1Faculty of Electronics, Telecommunications and Information Technology, National University of Science and Technology POLITEHNICA Bucharest, 061071 Bucharest, Romania.
A single entropy measure is insufficient for assessing data randomness. Combining Shannon, Rényi, permutation, and sample entropy provides a robust diagnostic profile for detecting pseudo-randomness in data sources.
Area of Science:
- Information Theory
- Data Science
- Statistical Analysis
Background:
- Shannon entropy is commonly used to assess data randomness.
- High Shannon entropy values are often misinterpreted as sufficient evidence of randomness.
- Deterministic systems can exhibit high Shannon entropy, masking underlying predictability.
Purpose of the Study:
- To demonstrate the limitations of using Shannon entropy alone for randomness assessment.
- To introduce a multi-entropy diagnostic profile for more accurate randomness evaluation.
- To validate the proposed method using real-world lottery data and pseudo-random number generators.
Main Methods:
- Calculation of Shannon, Rényi, permutation, and sample entropy for various data sources.
- Development of a combined entropy profile for comprehensive data analysis.
- Application of a Random Forest classifier to distinguish between different data generation processes.
Main Results:
- A deterministic logistic map shows high Shannon entropy but low permutation and sample entropy, indicating predictability.
- The Romanian Loto 6/49 lottery data closely resembles a high-quality pseudo-random number generator (PRNG) across all four entropy measures.

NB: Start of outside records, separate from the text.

<file path="src/rtl/conv_window_gen.sv">
// Streaming 3x3 sliding-window generator: raster pixels in, packed 3x3 neighbourhoods out.
// Optional feature macro: CONV_WINDOW_LAST_EN (adds window_last, end-of-frame window flag).
module conv_window_gen #(
    parameter int DATA_WIDTH = 8,
    parameter int IMG_WIDTH  = 28,
    parameter int IMG_HEIGHT = 28
) (
    input  logic                    clk,
    input  logic                    rst_n,
    input  logic [DATA_WIDTH-1:0]   pixel_in,
    input  logic                    pixel_valid,
    input  logic                    pixel_sof,
    output logic [9*DATA_WIDTH-1:0] window_data,
    output logic                    window_valid
`ifdef CONV_WINDOW_LAST_EN
    ,
    output logic                    window_last
`endif
);

    // Handshake: valid-only, no ready. pixel_valid accepts pixel_in that cycle; window_valid
    // marks a fresh window_data for exactly one cycle and downstream must take it.

    localparam int CW = (IMG_WIDTH  > 1) ? $clog2(IMG_WIDTH)  : 1;
    localparam int RW = (IMG_HEIGHT > 1) ? $clog2(IMG_HEIGHT) : 1;

    localparam logic [CW-1:0] COL_LAST      = CW'(IMG_WIDTH - 1);
    localparam logic [RW-1:0] ROW_LAST      = RW'(IMG_HEIGHT - 1);
    localparam logic [CW-1:0] COL_FIRST_WIN = CW'(2);
    localparam logic [RW-1:0] ROW_FIRST_WIN = RW'(2);

    logic [CW-1:0] col_q, col_d;
    logic [RW-1:0] row_q, row_d;
    logic [CW-1:0] cur_col;
    logic [RW-1:0] cur_row;

    logic [DATA_WIDTH-1:0] lb0_mem [IMG_WIDTH];
    logic [DATA_WIDTH-1:0] lb1_mem [IMG_WIDTH];
    logic [DATA_WIDTH-1:0] lb0_rd;
    logic [DATA_WIDTH-1:0] lb1_rd;

    logic [DATA_WIDTH-1:0] win_q [9];
    logic [DATA_WIDTH-1:0] win_d [9];

    logic valid_q, valid_d;
    logic last_q, last_d;

    // A start-of-frame pixel overrides the counters so a partial frame is simply abandoned.
    always_comb begin
        cur_col = pixel_sof ? '0 : col_q;
        cur_row = pixel_sof ? '0 : row_q;
    end

    always_comb begin
        col_d = col_q;
        row_d = row_q;
        if (pixel_valid) begin
            if (cur_col == COL_LAST) begin
                col_d = '0;
                row_d = (cur_row == ROW_LAST) ? '0 : cur_row + RW'(1);
            end else begin
                col_d = cur_col + CW'(1);
                row_d = cur_row;
            end
        end
    end

    always_comb begin
        lb0_rd = lb0_mem[cur_col];
        lb1_rd = lb1_mem[cur_col];
    end

    always_comb begin
        for (int g = 0; g < 9; g++) begin
            win_d[g] = win_q[g];
        end
        if (pixel_valid) begin
            for (int r = 0; r < 3; r++) begin
                win_d[r*3]     = win_q[r*3 + 1];
                win_d[r*3 + 1] = win_q[r*3 + 2];
            end
            win_d[2] = lb1_rd;
            win_d[5] = lb0_rd;
            win_d[8] = pixel_in;
        end
    end

    // Rows 0-1 and columns 0-1 are gated, so stale line-buffer data and row-wrapped
    // columns never reach a valid window.
    always_comb begin
        valid_d = pixel_valid && (cur_row >= ROW_FIRST_WIN) && (cur_col >= COL_FIRST_WIN);
        last_d  = valid_d && (cur_row == ROW_LAST) && (cur_col == COL_LAST);
    end

    always_ff @(posedge clk) begin
        if (!rst_n) begin
            col_q   <= '0;
            row_q   <= '0;
            valid_q <= 1'b0;
            last_q  <= 1'b0;
            for (int g = 0; g < 9; g++) begin
                win_q[g] <= '0;
            end
        end else begin
            col_q   <= col_d;
            row_q   <= row_d;
            valid_q <= valid_d;
            last_q  <= last_d;
            for (int g = 0; g < 9; g++) begin
                win_q[g] <= win_d[g];
            end
        end
    end

    // Line buffers are plain RAM: no reset, read-before-write at the same column.
    always_ff @(posedge clk) begin
        if (rst_n && pixel_valid) begin
            lb1_mem[cur_col] <= lb0_rd;
            lb0_mem[cur_col] <= pixel_in;
        end
    end

    always_comb begin
        window_data = '0;
        for (int g = 0; g < 9; g++) begin
            window_data[g*DATA_WIDTH +: DATA_WIDTH] = win_q[g];
        end
    end

    assign window_valid = valid_q;

`ifdef CONV_WINDOW_LAST_EN
    assign window_last = last_q;
`else
    logic unused_last;
    assign unused_last = last_q;
`endif

endmodule

</file>
<file path="config.mk">
export PLATFORM = sky130hd
export DESIGN_NAME = cordic_sincos_param_flat
export DESIGN_NICKNAME = d
export VERILOG_FILES = /design/src/rtl/cordic_sincos_param_if.sv /design/src/rtl/cordic_sincos_param.sv /design/src/flat_wrapper.sv
export SDC_FILE = /design/constraint.sdc
export NUM_CORES = 1
export LEC_CHECK = 0
export BUFFER_PORTS_ARGS = -buffer_cell sky130_fd_sc_hd__buf_4
export CAP_MARGIN = 20
export CELL_PAD_IN_SITES_DETAIL_PLACEMENT = 0
export CELL_PAD_IN_SITES_GLOBAL_PLACEMENT = 1
export CORE_ASPECT_RATIO = 0.5
export CORE_UTILIZATION = 49
export DETAILED_ROUTE_END_ITERATION = 6
export GPL_TIMING_DRIVEN = 0
export PLACE_DENSITY_LB_ADDON = 0.08
export SLEW_MARGIN = 5
export SYNTH_ARGS = -nofsm -noshare
export SYNTH_HDL_FRONTEND = slang
export SYNTH_SLANG_ARGS = --single-unit
export TNS_END_PERCENT = 50
</file>
<file path="constraint.sdc">
create_clock -name clock -period 20.3 [get_ports clock]
set_input_delay 3.045 -clock clock [delete_from_list [all_inputs] [get_ports clock]]
set_output_delay 3.045 -clock clock [all_outputs]
set_load 0.02 [all_outputs]
</file>
<file path="src/rtl/cordic_sincos_param_if.sv">
// Start/busy/done handshake and angle/result bus of the sin/cos CORDIC core.
interface cordic_sincos_param_if #(
   parameter int WL = 21
) ();
   logic                 start;
   logic signed [WL-1:0] angle_in;
   logic                 busy;
   logic                 done;
   logic signed [WL-1:0] cos_out;
   logic signed [WL-1:0] sin_out;

   modport master (
      output start, angle_in,
      input  busy, done, cos_out, sin_out
   );

   modport slave (
      input  start, angle_in,
      output busy, done, cos_out, sin_out
   );
endinterface

</file>
<file path="src/rtl/cordic_sincos_param.sv">
// Rotation-mode CORDIC returning cos and sin of a Q3.(WL-3) angle in [-pi, pi],
// UNROLL chained micro-rotations per enabled clock, results held until next done.
//
// state | meaning
// IDLE  | waiting for start; result registers hold last cos/sin
// RUN   | UNROLL micro-rotations per enabled cycle until ITER are done
module cordic_sincos_param #(
   parameter int WL     = 21,
   parameter int ITER   = 16,
   parameter int UNROLL = 4
) (
   input  logic                  clock,
   input  logic                  aclr_n,
   input  logic                  clk_en,
   cordic_sincos_param_if.slave  bus
);

   localparam int IW   = $clog2(ITER);
   localparam int SH_Z = 35 - WL;
   localparam int SH_X = 34 - WL;

   localparam logic [63:0] ATAN32 [24] = '{
      64'd3373259426, 64'd1991351318, 64'd1052175346, 64'd534100635,
      64'd268086748,  64'd134174063,  64'd67103403,   64'd33553749,
      64'd16777131,   64'd8388597,    64'd4194303,    64'd2097152,
      64'd1048576,    64'd524288,     64'd262144,     64'd131072,
      64'd65536,      64'd32768,      64'd16384,      64'd8192,
      64'd4096,       64'd2048,       64'd1024,       64'd512
   };
   localparam logic [63:0] K32     = 64'd2608131496;
   localparam logic [63:0] PI32    = 64'd13493037704;
   localparam logic [63:0] K_R     = (K32 + (64'd1 << (SH_X - 1))) >> SH_X;
   localparam logic [63:0] PI_R    = (PI32 + (64'd1 << (SH_Z - 1))) >> SH_Z;
   localparam logic [63:0] PI2_R   = ((PI32 >> 1) + (64'd1 << (SH_Z - 1))) >> SH_Z;
   localparam logic signed [WL-1:0] K_Q   = K_R[WL-1:0];
   localparam logic signed [WL-1:0] PI_Q  = PI_R[WL-1:0];
   localparam logic signed [WL-1:0] PI2_Q = PI2_R[WL-1:0];

   if (WL < 16 || WL > 32) begin : g_bad_wl
      $error("cordic_sincos_param: WL must be 16..32");
   end
   if (ITER < 8 || ITER > 24) begin : g_bad_iter
      $error("cordic_sincos_param: ITER must be 8..24");
   end
   if (UNROLL < 1 || (ITER % UNROLL) != 0) begin : g_bad_unroll
      $error("cordic_sincos_param: UNROLL must divide ITER");
   end

   logic signed [WL-1:0] atan_tab [ITER];
   for (genvar g = 0; g < ITER; g++) begin : g_atan
      localparam logic [63:0] A_R = (ATAN32[g] + (64'd1 << (SH_Z - 1))) >> SH_Z;
      assign atan_tab[g] = A_R[WL-1:0];
   end

   typedef enum logic {IDLE, RUN} state_t;

   state_t               state;
   logic [IW-1:0]        idx;
   logic signed [WL-1:0] x_r, y_r, z_r;
   logic                 fold;
   logic                 busy_r, done_r;
   logic signed [WL-1:0] cos_r, sin_r;

   logic signed [WL-1:0] xc [UNROLL+1];
   logic signed [WL-1:0] yc [UNROLL+1];
   logic signed [WL-1:0] zc [UNROLL+1];
   logic [IW-1:0]        sel;
   logic                 last;

   always_comb begin
      xc[0] = x_r;
      yc[0] = y_r;
      zc[0] = z_r;
      sel   = '0;
      for (int k = 0; k < UNROLL; k++) begin
         sel = idx + IW'(k);
         if (!zc[k][WL-1]) begin
            xc[k+1] = xc[k] - (yc[k] >>> sel);
            yc[k+1] = yc[k] + (xc[k] >>> sel);
            zc[k+1] = zc[k] - atan_tab[sel];
         end else begin
            xc[k+1] = xc[k] + (yc[k] >>> sel);
            yc[k+1] = yc[k] - (xc[k] >>> sel);
            zc[k+1] = zc[k] + atan_tab[sel];
         end
      end
   end

   assign last = (int'(idx) + UNROLL) == ITER;

   always_ff @(posedge clock or negedge aclr_n) begin
      if (!aclr_n) begin
         state  <= IDLE;
         idx    <= '0;
         x_r    <= '0;
         y_r    <= '0;
         z_r    <= '0;
         fold   <= 1'b0;
         busy_r <= 1'b0;
         done_r <= 1'b0;
         cos_r  <= '0;
         sin_r  <= '0;
      end else if (clk_en) begin
         done_r <= 1'b0;
         case (state)
            IDLE: begin
               if (bus.start) begin
                  // Fold outer quadrants onto [-pi/2, pi/2]; result is negated at the end.
                  if (bus.angle_in > PI2_Q) begin
                     z_r  <= bus.angle_in - PI_Q;
                     fold <= 1'b1;
                  end else if (bus.angle_in < -PI2_Q) begin
                     z_r  <= bus.angle_in + PI_Q;
                     fold <= 1'b1;
                  end else begin
                     z_r  <= bus.angle_in;
                     fold <= 1'b0;
                  end
                  x_r    <= K_Q;
                  y_r    <= '0;
                  idx    <= '0;
                  busy_r <= 1'b1;
                  state  <= RUN;
               end
            end
            RUN: begin
               x_r <= xc[UNROLL];
               y_r <= yc[UNROLL];
               z_r <= zc[UNROLL];
               idx <= idx + IW'(UNROLL);
               if (last) begin
                  cos_r  <= fold ? -xc[UNROLL] : xc[UNROLL];
                  sin_r  <= fold ? -yc[UNROLL] : yc[UNROLL];
                  done_r <= 1'b1;
                  busy_r <= 1'b0;
                  idx    <= '0;
                  state  <= IDLE;
               end
            end
            default: state <= IDLE;
         endcase
      end
   end

   assign bus.busy    = busy_r;
   assign bus.done    = done_r;
   assign bus.cos_out = cos_r;
   assign bus.sin_out = sin_r;

endmodule

</file>
<file path="src/flat_wrapper.sv">
// flat-port wrapper written by rule: the top's interface ports become plain ports
module cordic_sincos_param_flat 
#(
   parameter int WL     = 21,
   parameter int ITER   = 16,
   parameter int UNROLL = 4
)
  (clock, aclr_n, clk_en, bus_start, bus_angle_in, bus_busy, bus_done, bus_cos_out, bus_sin_out);
  cordic_sincos_param_if #(.WL(WL)) bus_i ();
  input  logic clock;
  input  logic aclr_n;
  input  logic clk_en;
  input wire logic [$bits(bus_i.start)-1:0] bus_start;
  input wire logic [$bits(bus_i.angle_in)-1:0] bus_angle_in;
  output wire logic [$bits(bus_i.busy)-1:0] bus_busy;
  output wire logic [$bits(bus_i.done)-1:0] bus_done;
  output wire logic [$bits(bus_i.cos_out)-1:0] bus_cos_out;
  output wire logic [$bits(bus_i.sin_out)-1:0] bus_sin_out;
  assign bus_i.start = bus_start;
  assign bus_i.angle_in = bus_angle_in;
  assign bus_busy = bus_i.busy;
  assign bus_done = bus_i.done;
  assign bus_cos_out = bus_i.cos_out;
  assign bus_sin_out = bus_i.sin_out;
  cordic_sincos_param #(.WL(WL), .ITER(ITER), .UNROLL(UNROLL)) u_core (.clock(clock), .aclr_n(aclr_n), .clk_en(clk_en), .bus(bus_i));
endmodule
</file>
==> results of run 1 <==
==> repair_timing <==
item                                    in CTS  in global routing
buffers inserted                             6                  7
endpoints found under the setup margin     104                 31
resized for setup                           98                 99
pin swaps                                    3                  3
==> registers in the layout (all words and copies together), names as in the netlist, 2 cells and up <==
signal,count
u_core.bus.cos_out,21
u_core.bus.sin_out,21
u_core.x_r,21
u_core.y_r,21
u_core.z_r,21
u_core.idx,2
==> layout by cell type (no fill, tap or decap), types with 17 or more instances in the layout <==
cell,Yosys,routed
clkbuf_2,2,18
a22o_1,29,29
a21o_1,58,58
mux4_2,17,17
nor4_1,22,18
nor2_1,307,305
xor2_1,128,119
o211ai_1,27,27
clkbuf_4,0,21
nand2b_1,36,36
o21ai_0,260,253
o21bai_1,54,51
dfrtp_1,111,109
a31oi_1,53,53
nor2b_1,37,37
nor3_1,90,87
a211oi_1,37,31
and3_1,37,37
buf_4,1,80
mux2i_1,51,48
clkbuf_1,120,92
xnor2_1,248,236
o21a_1,48,47
a21oi_1,320,312
nand2_1,330,330
a21boi_0,17,17
a211o_1,20,19
o31ai_1,35,34
o22ai_1,26,26
inv_1,150,150
or2_2,24,24
or3_1,47,47
mux2_2,25,25
and2_1,31,31
nand3_1,56,55
ha_1,273,273
==> worst paths after layout <==
path	cells past startpoint	end	from
setup / recovery	71	u_core.bus.cos_out[20]	u_core.idx[3]
hold / removal	2	u_core.bus.sin_out[2]	u_core.bus.sin_out[2]
setup reg to reg	71	u_core.bus.cos_out[20]	u_core.idx[3]
hold reg to reg	2	u_core.bus.sin_out[2]	u_core.bus.sin_out[2]
max in group asynchronous	2	u_core.bus.sin_out[11]	aclr_n
min in group asynchronous	1	u_core.z_r[15]	aclr_n
==> through the flow <==
stage | std cells | worst slack, ns | util | instance area (µm²) | TNS [ns]
global placement | 4216 | -6.042 | 0.5271 | 26740 | -409.86
global route | 4251 | -0.0008811 | 0.5507 | 27930 | -0.0008811
CTS | 4244 | 0.007967 | 0.5416 | 27470 | 0
finish | 4252 | 0.4639 | 0.5507 | 27940 | 0
floorplan | 3469 | 2.221 | - | 25450 | 0
detailed placement | 4222 | -5.524 | 0.5294 | 26860 | -350.96
==> layer usage <==
metal  GRT usage  vias up  part of all wire
met2      0.6011     1686              0.40
li1            -    12900                 -
met3      0.1075      253              0.13
met4      0.1334        0             0.036
met1      0.5972    13520              0.43
met5           0        -                 0
==> cell type report <==
cell class	instances	area, µm²	share of cell area
diodes	1	2.502	0.00008957
plain buffers	163	810.8	0.02902
clock buffers	12	256.5	0.009181
clock inverters	4	30.03	0.001075
inverters	155	583.1	0.02087
multi-input cells	3038	21950	0.7857
flip-flops and latches	111	2783	0.09961
well taps	690	863.3	0.03090
repair buffers	78	656.9	0.02351
==> cells by family after synthesis <==
group / after synthesis
AO/OA/AOI/OAI: 1172
XOR/XNOR: 379
adder cells (fa/ha/maj): 286
buffers and inverters: 320
flip-flops: 111
multiplexers: 104
other: 2
AND/OR/NAND/NOR: 1094
==> critical path, delay by kind of cell, from the launching register on <==
family / cells / cell delay, ns
flops: 1 / 0.55
fa+ha+maj: 6 / 1.83
compound gates: 20 / 5.15
mux: 4 / 1.81
buf+inv: 17 / 4.68
simple gates: 19 / 4.71
xor+xnor: 5 / 0.98
==> flow_summary.yaml, run 1 <==
grt:
  first_global_vias: 25550
  antenna_found_initial: 0
  grt_pass1_wl_um: 164100
  grt_usage: 0.4164
  grt_overflow: 0
  grt_max_degree: 71
sta:
  setup_viol: 0
  worst_pin_slew_ns: 1.252
  finClkSkew_ns: 0.009828
  slew_headroom: 0.1656
  min_period_ns: 19.84
  fmax_ghz: 0.05041
  slew_violations: 0
  timing_hold_violations_final: 0
  hold_ws_ns: 0.4859
  period_share: 0.9771
place:
  place_congestion: 1.057
  portBuffers: 57
  dp_hpwl_um: 91710
critical_path:
  cp_slowest_cell: "mux4_2"
  cp.required_ns: 20.60
  cp_max_fo: 14
  endpoint_kind: "flop"
  path_class: "flop to flop"
  crit_top_cell: "ha_1"
  critPathMaxStageDelay_ns: 0.60
  critical_path_arrival_ns: 20.14
  start_kind: "flop"
  reg2reg_setup_slack_ns: 0.46
logic_synthesis:
  synth-xor-area-share: 0.1313
  synth_compound_area_frac: 0.3017
  synth.distinct_cells: 115
  synth_fa_ha_area_frac: 0.1445
  synth.top_cell.area_share: 0.1342
  async_reset_ff_frac: 1.000
  synthCells: 3468
  synth_edf_count: 0
  synth_simple_gate_area_frac: 0.2063
  synthFlopType: "dfrtp_1"
  synth.most_common_cell: "nand2_1"
  synthTopCellsByCount: "330 x nand2_1, 320 x a21oi_1, 307 x nor2_1, 273 x ha_1, 260 x o21ai_0"
  synth_top_family_by_area: "compound AO/OA/AOI/OAI gates"
  syn_area_um2: 25440
  yosys.area.top_type: "ha_1"
  yosysSeqAreaShare: 0.1092
  ys.warnings.count: 0
  muxShareOfSynthArea: 0.05748
  syn_area_per_cell_um2: 7.337
  ys_ff_latch: 111
  synthTopCellsByArea: "ha_1 13%, dfrtp_1 11%, xnor2_1 8.5%"
min_path:
  hp-class: "flop to flop"
floorplanning:
  core-area_um2: 50730
  die_area_um2: 52900
  rows: 58
  start_util: 0.5016
  die_h_um: 163.1
  die_w_um: 324.3
  ioPinCount: 69
clock_network:
  cts.sinks: 111
  clk_pin_slew_ns: 0.07
  ctsHoldBuffers: 0
  cts.htree.levels: 3
  cts_made_buffers: 9
  cts_tree: "built"
  clock_path_buffers: 2
  root_buffer: "clkbuf_16"
  clk_latency_ns: 0.37
drt:
  wl_um: 112900
  post_drt_via_cell_ratio: 6.669
  drtAntennaViolNets: 0
  drcViolationCount: 0
  dr.pass1.iters: 6
  drt_iter0_drc: 3852
  wl_per_cell_um: 26.56
  vias: 28360
final_layout:
  final_nets: 3867
  layout-drive-gt1-share: 0.09744
  fillers: 5088
  area_delta_synth_final_pct: 9.795
outcome:
  status: "completed"
flow_run:
  maxCapViolCount: 0
Power of run 1 is not shown: default switching activity piles up to over one toggle a cycle in this logic, so the estimate is an artifact.
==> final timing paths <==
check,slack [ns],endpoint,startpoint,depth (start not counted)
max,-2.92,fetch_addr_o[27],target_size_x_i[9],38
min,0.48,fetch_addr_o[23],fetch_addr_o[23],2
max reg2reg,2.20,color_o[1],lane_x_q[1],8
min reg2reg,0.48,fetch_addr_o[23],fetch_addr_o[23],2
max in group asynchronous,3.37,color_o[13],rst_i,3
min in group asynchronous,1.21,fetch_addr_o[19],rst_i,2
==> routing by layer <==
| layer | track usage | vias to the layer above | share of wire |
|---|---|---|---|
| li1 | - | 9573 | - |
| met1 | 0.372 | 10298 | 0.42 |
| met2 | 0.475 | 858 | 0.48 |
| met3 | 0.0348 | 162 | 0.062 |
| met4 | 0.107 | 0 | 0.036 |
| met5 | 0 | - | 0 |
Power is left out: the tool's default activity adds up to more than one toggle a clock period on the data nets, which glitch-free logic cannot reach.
===== src/rtl/phys_reg_free_list.sv =====
// Circular free list of physical register tags: hands out rename tags, reclaims them at retire, restores head on revert.
// Optional feature macro FREE_LIST_ENQ_BYPASS_EN: a legal enqueue into an empty list is visible to dequeue in the same cycle.
module phys_reg_free_list #(
    parameter int unsigned NUM_PHYS_REGS = 64,
    parameter int unsigned NUM_ARCH_REGS = 32,
    parameter int unsigned DEPTH         = NUM_PHYS_REGS - NUM_ARCH_REGS
) (
    input  logic                             CLK,
    input  logic                             nRST,
    output logic                             DUT_error,
    output logic                             dequeue_valid,
    output logic [$clog2(NUM_PHYS_REGS)-1:0] dequeue_phys_reg_tag,
    input  logic                             dequeue_ready,
    input  logic                             enqueue_valid,
    input  logic [$clog2(NUM_PHYS_REGS)-1:0] enqueue_phys_reg_tag,
    output logic [$clog2(DEPTH):0]           head_ptr,
    input  logic                             revert_valid,
    input  logic [$clog2(DEPTH):0]           revert_head_ptr
);
    localparam int unsigned TAG_W = $clog2(NUM_PHYS_REGS);
    localparam int unsigned IDX_W = $clog2(DEPTH);
    localparam int unsigned PTR_W = IDX_W + 1;

    logic [TAG_W-1:0] entries [DEPTH];
    logic [PTR_W-1:0] head;
    logic [PTR_W-1:0] tail;
    logic [PTR_W-1:0] head_nxt;
    logic [PTR_W-1:0] tail_nxt;
    logic             error_nxt;
    logic             empty;
    logic             full;
    logic             tag_legal;
    logic             bypass;
    logic             deq_fire;
    logic             enq_fire;

    // Occupancy, handshake and next-state decode; fullness always judged on current state.
    always_comb begin
        empty                = 1'b0;
        full                 = 1'b0;
        tag_legal            = 1'b0;
        bypass               = 1'b0;
        dequeue_valid        = 1'b0;
        dequeue_phys_reg_tag = '0;
        head_ptr             = head;
        deq_fire             = 1'b0;
        enq_fire             = 1'b0;
        head_nxt             = head;
        tail_nxt             = tail;
        error_nxt            = 1'b0;

        empty     = (head == tail);
        full      = (head[IDX_W-1:0] == tail[IDX_W-1:0]) && (head[IDX_W] != tail[IDX_W]);
        tag_legal = enqueue_valid && (enqueue_phys_reg_tag != '0);
`ifdef FREE_LIST_ENQ_BYPASS_EN
        bypass    = empty && tag_legal && !revert_valid;
`else
        bypass    = 1'b0;
`endif
        dequeue_valid        = !empty || bypass;
        dequeue_phys_reg_tag = bypass ? enqueue_phys_reg_tag : entries[head[IDX_W-1:0]];

        // A revert discards any same-cycle dequeue without flagging it.
        deq_fire = dequeue_valid && dequeue_ready && !revert_valid;
        enq_fire = tag_legal && !full;

        if (revert_valid) begin
            head_nxt = revert_head_ptr;
        end else if (deq_fire) begin
            head_nxt = head + PTR_W'(1);
        end
        if (enq_fire) begin
            tail_nxt = tail + PTR_W'(1);
        end

        error_nxt = (dequeue_ready && !dequeue_valid && !revert_valid)
                  || (enqueue_valid && (full || (enqueue_phys_reg_tag == '0)));
    end

    // State registers; reset loads the unmapped tags NUM_ARCH_REGS.. so the list starts full.
    always_ff @(posedge CLK or negedge nRST) begin
        if (!nRST) begin
            head      <= '0;
            tail      <= PTR_W'(DEPTH);
            DUT_error <= 1'b0;
            for (int unsigned i = 0; i < DEPTH; i++) begin
                entries[i] <= TAG_W'(NUM_ARCH_REGS + i);
            end
        end else begin
            head      <= head_nxt;
            tail      <= tail_nxt;
            DUT_error <= error_nxt;
            if (enq_fire) begin
                entries[tail[IDX_W-1:0]] <= enqueue_phys_reg_tag;
            end
        end
    end

endmodule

- The entropy deficit decay follows a power law, distinguishing predictable systems from random ones.
Conclusions:
- A multi-entropy diagnostic profile is superior to single measures for identifying structured pseudo-randomness.
- The method is effective for RNG certification, cryptographic auditing, and detecting non-random data.
- The approach provides a domain-independent framework for rigorous randomness assessment.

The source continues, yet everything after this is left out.